Breast Cancer Survivors Are at High Risk for Osteoporosis

July 1, 2001
Oncology NEWS International, Oncology NEWS International Vol 10 No 7, Volume 10, Issue 7

PONTE VEDRA BEACH, Fla-Eighty percent of breast cancer survivors were found to have osteoporosis or osteopenia at the outset of a University of Nebraska Medical Center College of Nursing pilot study into preventing osteoporosis among survivors.

PONTE VEDRA BEACH, Fla—Eighty percent of breast cancer survivors were found to have osteoporosis or osteopenia at the outset of a University of Nebraska Medical Center College of Nursing pilot study into preventing osteoporosis among survivors.

Although breast cancer survivors are known to be at increased risk for osteoporosis, the number with measurable bone loss was a surprise, according to two researchers who presented preliminary findings at the Oncology Nursing Society’s Sixth National Conference on Cancer Nursing Research.

Only 13 of the 30 postmenopausal participants had been screened for bone loss before entering the feasibility study, which is testing whether breast cancer survivors will comply with a regimen of weight training and medication.

Nancy L. Walt-man, PhD, ARNP; Carol D. Ott, RN, PhD, OCN; and their team of investigators at the University of Nebraska Medical Center College of Nursing are looking for alternatives to hormone replacement therapy (HRT) as an intervention for these women, who generally cannot take HRT (see related article).

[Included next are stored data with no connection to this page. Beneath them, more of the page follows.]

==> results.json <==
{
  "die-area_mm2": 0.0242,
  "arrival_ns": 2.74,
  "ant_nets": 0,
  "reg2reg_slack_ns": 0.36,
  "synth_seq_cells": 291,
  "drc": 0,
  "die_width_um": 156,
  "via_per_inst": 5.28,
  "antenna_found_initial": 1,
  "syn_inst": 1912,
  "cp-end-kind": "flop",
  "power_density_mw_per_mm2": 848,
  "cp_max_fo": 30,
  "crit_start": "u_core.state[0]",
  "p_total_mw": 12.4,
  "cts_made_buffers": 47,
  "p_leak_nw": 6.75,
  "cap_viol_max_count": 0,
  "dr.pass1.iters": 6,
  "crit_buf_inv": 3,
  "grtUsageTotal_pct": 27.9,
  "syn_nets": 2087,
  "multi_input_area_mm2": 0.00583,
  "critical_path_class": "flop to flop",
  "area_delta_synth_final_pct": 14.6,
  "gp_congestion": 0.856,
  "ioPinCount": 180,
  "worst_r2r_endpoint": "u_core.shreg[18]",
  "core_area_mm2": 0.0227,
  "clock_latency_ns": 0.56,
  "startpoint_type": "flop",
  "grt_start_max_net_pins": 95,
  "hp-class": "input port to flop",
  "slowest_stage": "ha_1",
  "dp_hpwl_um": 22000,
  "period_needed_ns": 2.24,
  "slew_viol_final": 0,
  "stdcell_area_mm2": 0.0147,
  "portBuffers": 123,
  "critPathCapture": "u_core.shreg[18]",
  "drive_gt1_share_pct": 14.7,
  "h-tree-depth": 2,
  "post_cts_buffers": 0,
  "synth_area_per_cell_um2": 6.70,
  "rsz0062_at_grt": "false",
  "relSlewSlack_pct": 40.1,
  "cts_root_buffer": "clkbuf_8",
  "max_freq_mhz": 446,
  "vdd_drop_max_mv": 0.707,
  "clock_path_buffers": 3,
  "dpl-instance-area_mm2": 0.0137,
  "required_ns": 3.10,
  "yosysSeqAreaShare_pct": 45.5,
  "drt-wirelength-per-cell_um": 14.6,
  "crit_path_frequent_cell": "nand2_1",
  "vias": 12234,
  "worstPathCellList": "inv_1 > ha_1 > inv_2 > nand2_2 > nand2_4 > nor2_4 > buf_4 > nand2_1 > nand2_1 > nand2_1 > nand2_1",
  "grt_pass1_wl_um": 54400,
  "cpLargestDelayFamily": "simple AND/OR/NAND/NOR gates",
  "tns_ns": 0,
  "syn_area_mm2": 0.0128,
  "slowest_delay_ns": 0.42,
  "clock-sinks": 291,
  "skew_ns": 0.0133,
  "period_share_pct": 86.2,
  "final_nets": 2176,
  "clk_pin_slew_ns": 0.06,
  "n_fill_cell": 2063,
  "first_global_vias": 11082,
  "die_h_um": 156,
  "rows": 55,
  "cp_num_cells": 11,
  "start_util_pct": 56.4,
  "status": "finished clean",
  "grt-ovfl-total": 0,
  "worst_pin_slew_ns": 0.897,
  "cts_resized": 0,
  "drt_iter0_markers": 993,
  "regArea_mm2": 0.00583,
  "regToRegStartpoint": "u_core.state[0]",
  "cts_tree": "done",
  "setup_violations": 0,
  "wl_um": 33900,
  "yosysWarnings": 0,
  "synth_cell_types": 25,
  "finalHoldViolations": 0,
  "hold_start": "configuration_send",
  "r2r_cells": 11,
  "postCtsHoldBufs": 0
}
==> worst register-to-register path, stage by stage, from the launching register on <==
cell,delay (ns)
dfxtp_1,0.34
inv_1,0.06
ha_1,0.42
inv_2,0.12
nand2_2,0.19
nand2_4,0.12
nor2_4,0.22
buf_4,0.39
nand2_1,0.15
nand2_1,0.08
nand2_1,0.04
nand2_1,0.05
### src/rtl/branch_recovery_ctrl.sv
// ---------------------------------------------------------------------------
// branch_recovery_ctrl
// Sequences misprediction recovery for resolved control-transfer ops coming
// from the execute-stage control ALU. The block captures the oldest
// mispredicted branch (next PC, checkpoint ID and age). It holds a pipeline
// flush, requests a rename-map checkpoint restore, and then issues a single
// fetch redirect.
//
// Optional build macro: RECOVERY_STATS_EN
//   When defined, adds the mispredCnt_o and recoveryCyc_o statistics outputs.
//
// Ports
//   clk, reset        clock, asynchronous active-high reset
//   exeValid_i        control-ALU result valid this cycle
//   exeMispredict_i   mispredict flag of that result
//   exeNextPC_i       resolved next PC
//   exeAge_i          branch age relative to the ROB head (smaller = older)
//   exeBID_i          checkpoint ID of the resolving branch
//   commitCnt_i       instructions retired this cycle (0..3)
//   restoreAck_i      rename has restored the checkpoint
//   flush_o           squash ops younger than the captured branch
//   flushAge_o        captured age (flush boundary), commit-adjusted
//   restoreReq_o      checkpoint restore request
//   restoreBID_o      checkpoint to restore
//   redirect_o        one-cycle fetch redirect strobe
//   redirectPC_o      redirect target
//   issueStall_o      freeze issue while a recovery is in progress
//   mispredCnt_o      (stats) accepted captures, including replacements
//   recoveryCyc_o     (stats) cycles spent outside IDLE
// ---------------------------------------------------------------------------
module branch_recovery_ctrl #(
    parameter int unsigned SIZE_PC      = 32,
    parameter int unsigned AGE_W        = 7,
    parameter int unsigned BID_W        = 3,
    parameter int unsigned FLUSH_CYCLES = 2
) (
    input  logic               clk,
    input  logic               reset,
    input  logic               exeValid_i,
    input  logic               exeMispredict_i,
    input  logic [SIZE_PC-1:0] exeNextPC_i,
    input  logic [AGE_W-1:0]   exeAge_i,
    input  logic [BID_W-1:0]   exeBID_i,
    input  logic [1:0]         commitCnt_i,
    input  logic               restoreAck_i,
    output logic               flush_o,
    output logic [AGE_W-1:0]   flushAge_o,
    output logic               restoreReq_o,
    output logic [BID_W-1:0]   restoreBID_o,
    output logic               redirect_o,
    output logic [SIZE_PC-1:0] redirectPC_o,
    output logic               issueStall_o
`ifdef RECOVERY_STATS_EN
    ,
    output logic [31:0]        mispredCnt_o,
    output logic [31:0]        recoveryCyc_o
`endif
);

    localparam logic [1:0] S_IDLE     = 2'd0;
    localparam logic [1:0] S_FLUSH    = 2'd1;
    localparam logic [1:0] S_RESTORE  = 2'd2;
    localparam logic [1:0] S_REDIRECT = 2'd3;

    localparam int unsigned     CNT_W      = (FLUSH_CYCLES > 1) ? $clog2(FLUSH_CYCLES) : 1;
    localparam logic [CNT_W-1:0] FLUSH_LAST = CNT_W'(FLUSH_CYCLES - 1);

    logic [1:0]         state;
    logic [1:0]         state_nxt;
    logic [CNT_W-1:0]   cnt;
    logic [CNT_W-1:0]   cnt_nxt;
    logic [AGE_W-1:0]   age_nxt;
    logic [SIZE_PC-1:0] pc_nxt;
    logic [BID_W-1:0]   bid_nxt;

    logic               event_c;
    logic [AGE_W-1:0]   age_adj;
    logic               older_c;
    logic               capture_c;

    // Stored age moves toward the ROB head as instructions retire (saturating).
    assign event_c   = exeValid_i & exeMispredict_i;
    assign age_adj   = (flushAge_o > AGE_W'(commitCnt_i)) ? (flushAge_o - AGE_W'(commitCnt_i))
                                                           : '0;
    assign older_c   = event_c & (exeAge_i < age_adj);
    assign capture_c = (state == S_IDLE) ? event_c : older_c;

    // Next-state and captured-value logic; an older branch preempts any phase.
    always_comb begin
        state_nxt = state;
        cnt_nxt   = cnt;
        age_nxt   = age_adj;
        pc_nxt    = redirectPC_o;
        bid_nxt   = restoreBID_o;
        if (capture_c) begin
            state_nxt = S_FLUSH;
            cnt_nxt   = '0;
            age_nxt   = exeAge_i;
            pc_nxt    = exeNextPC_i;
            bid_nxt   = exeBID_i;
        end else begin
            case (state)
                S_FLUSH: begin
                    if (cnt == FLUSH_LAST) begin
                        state_nxt = S_RESTORE;
                        cnt_nxt   = '0;
                    end else begin
                        cnt_nxt = cnt + CNT_W'(1);
                    end
                end
                S_RESTORE: begin
                    if (restoreAck_i) begin
                        state_nxt = S_REDIRECT;
                    end
                end
                S_REDIRECT: state_nxt = S_IDLE;
                default:    state_nxt = S_IDLE;
            endcase
        end
    end

    // State, captured values and registered phase outputs.
    // A redirect strobe already on the bus cannot be retracted; an older
    // branch seen during REDIRECT sends the FSM back to FLUSH, and that
    // flush squashes the stale fetch.
    always_ff @(posedge clk or posedge reset) begin
        if (reset) begin
            state        <= S_IDLE;
            cnt          <= '0;
            flushAge_o   <= '0;
            redirectPC_o <= '0;
            restoreBID_o <= '0;
            flush_o      <= 1'b0;
            restoreReq_o <= 1'b0;
            redirect_o   <= 1'b0;
            issueStall_o <= 1'b0;
        end else begin
            state        <= state_nxt;
            cnt          <= cnt_nxt;
            flushAge_o   <= age_nxt;
            redirectPC_o <= pc_nxt;
            restoreBID_o <= bid_nxt;
            flush_o      <= (state_nxt == S_FLUSH);
            restoreReq_o <= (state_nxt == S_RESTORE);
            redirect_o   <= (state_nxt == S_REDIRECT);
            issueStall_o <= (state_nxt != S_IDLE);
        end
    end

`ifdef RECOVERY_STATS_EN
    // Free-running statistics counters, wrapping at 2^32.
    always_ff @(posedge clk or posedge reset) begin
        if (reset) begin
            mispredCnt_o  <= '0;
            recoveryCyc_o <= '0;
        end else begin
            if (capture_c) begin
                mispredCnt_o <= mispredCnt_o + 32'd1;
            end
            if (state != S_IDLE) begin
                recoveryCyc_o <= recoveryCyc_o + 32'd1;
            end
        end
    end
`endif

endmodule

Six of the initial subjects had osteoporosis and 18 had osteopenia. Yet most had no idea that they had reason to be concerned about osteoporosis, according to Dr. Ott, assistant professor at the college’s Kearny campus. "They really hadn’t realized that they were at risk because they had gone into menopause early," she told ONI in an interview.

Dr. Ott reported that the women, ages 42 to 65, also had less muscle strength than expected for their age groups, and that muscle strength corresponded to bone density. "If muscle strength was low, bone density was low," she said.

The researchers did not have data on muscle strength for healthy women the age of the participants, but found that the breast cancer survivors had less than half the mean muscle strength of younger adults. Normal loss would have been 10% to 20%, Dr. Ott said. "These women came to us pretty deconditioned," she added.

Preventive Regimen

The full regimen includes home-based strength/weight exercises (see Figure), calcium, vitamin D, and alendronate (Fosamax), a bisphosphonate used for the treatment and prevention of osteoporosis. The women had to do eight different exercises—three arm exercises, three leg exercises, and two balance exercises—twice a week. They received education about the disorder, coaching, and feedback in monthly home visits and telephone calls.

Another 11 survivors were recruited for a control group that did not do the exercises. This group has dropped to 7 women, and was actually more difficult to recruit, Dr. Ott said, because the project did not have funds to pay for their alendronate, which costs about $60 per month.

Six months into the study, 24 of the original 30 women were still complying with the full regimen, said Dr. Waltman, associate professor at the campus in Lincoln. Adherence hovered around 96%, and none of the women who dropped out of the trial were dissatisfied with the intervention. Their reasons included the cost of alendronate, personal reasons, a recurrence of breast cancer, and normal bone density in the initial testing.

Retesting found that the regimen was paying off for those who stuck with it. At 6 months, bone mass density improved from 0.85 to 0.86 g/cm2 for the hip and from 0.96 to 0.97 g/cm2 for the spine. Bone mass density in the forearm declined, however, from 0.52 to 0.49 g/cm2. The researchers are adding more exercises for the wrist and forearm to be performed with heavier weights.

Along with increased bone density came increased muscle strength and balance, Dr. Ott said. On a simple tandem balance test—how fast the person can walk backwards for 20 feet—the experimental group went from 13 seconds to 10 seconds in the first 2 months. The balance component is important, she emphasized, because preventing falls can prevent fractures.

While the project so far has shown that breast cancer survivors can and will do weight-training exercises, the investigators are concerned that many of the women seem to be content to increase their weights from 5 lb to 8 or 10 lb and then plateau, rather than advance to 20 lb, at which point they would go on to exercise machines.

"We have found that many didn’t increase their weights fast enough and high enough, and need to be pushed to keep increasing the weights," Dr. Ott said.

The project will finish collecting 12-month results in September, after which the researchers hope to go on to a larger study.

The funding sources for the study are the Oncology Nursing Foundation, Regional West Medical Center Foundation, American Nurses Foundation, and Sigma Theta Tau International.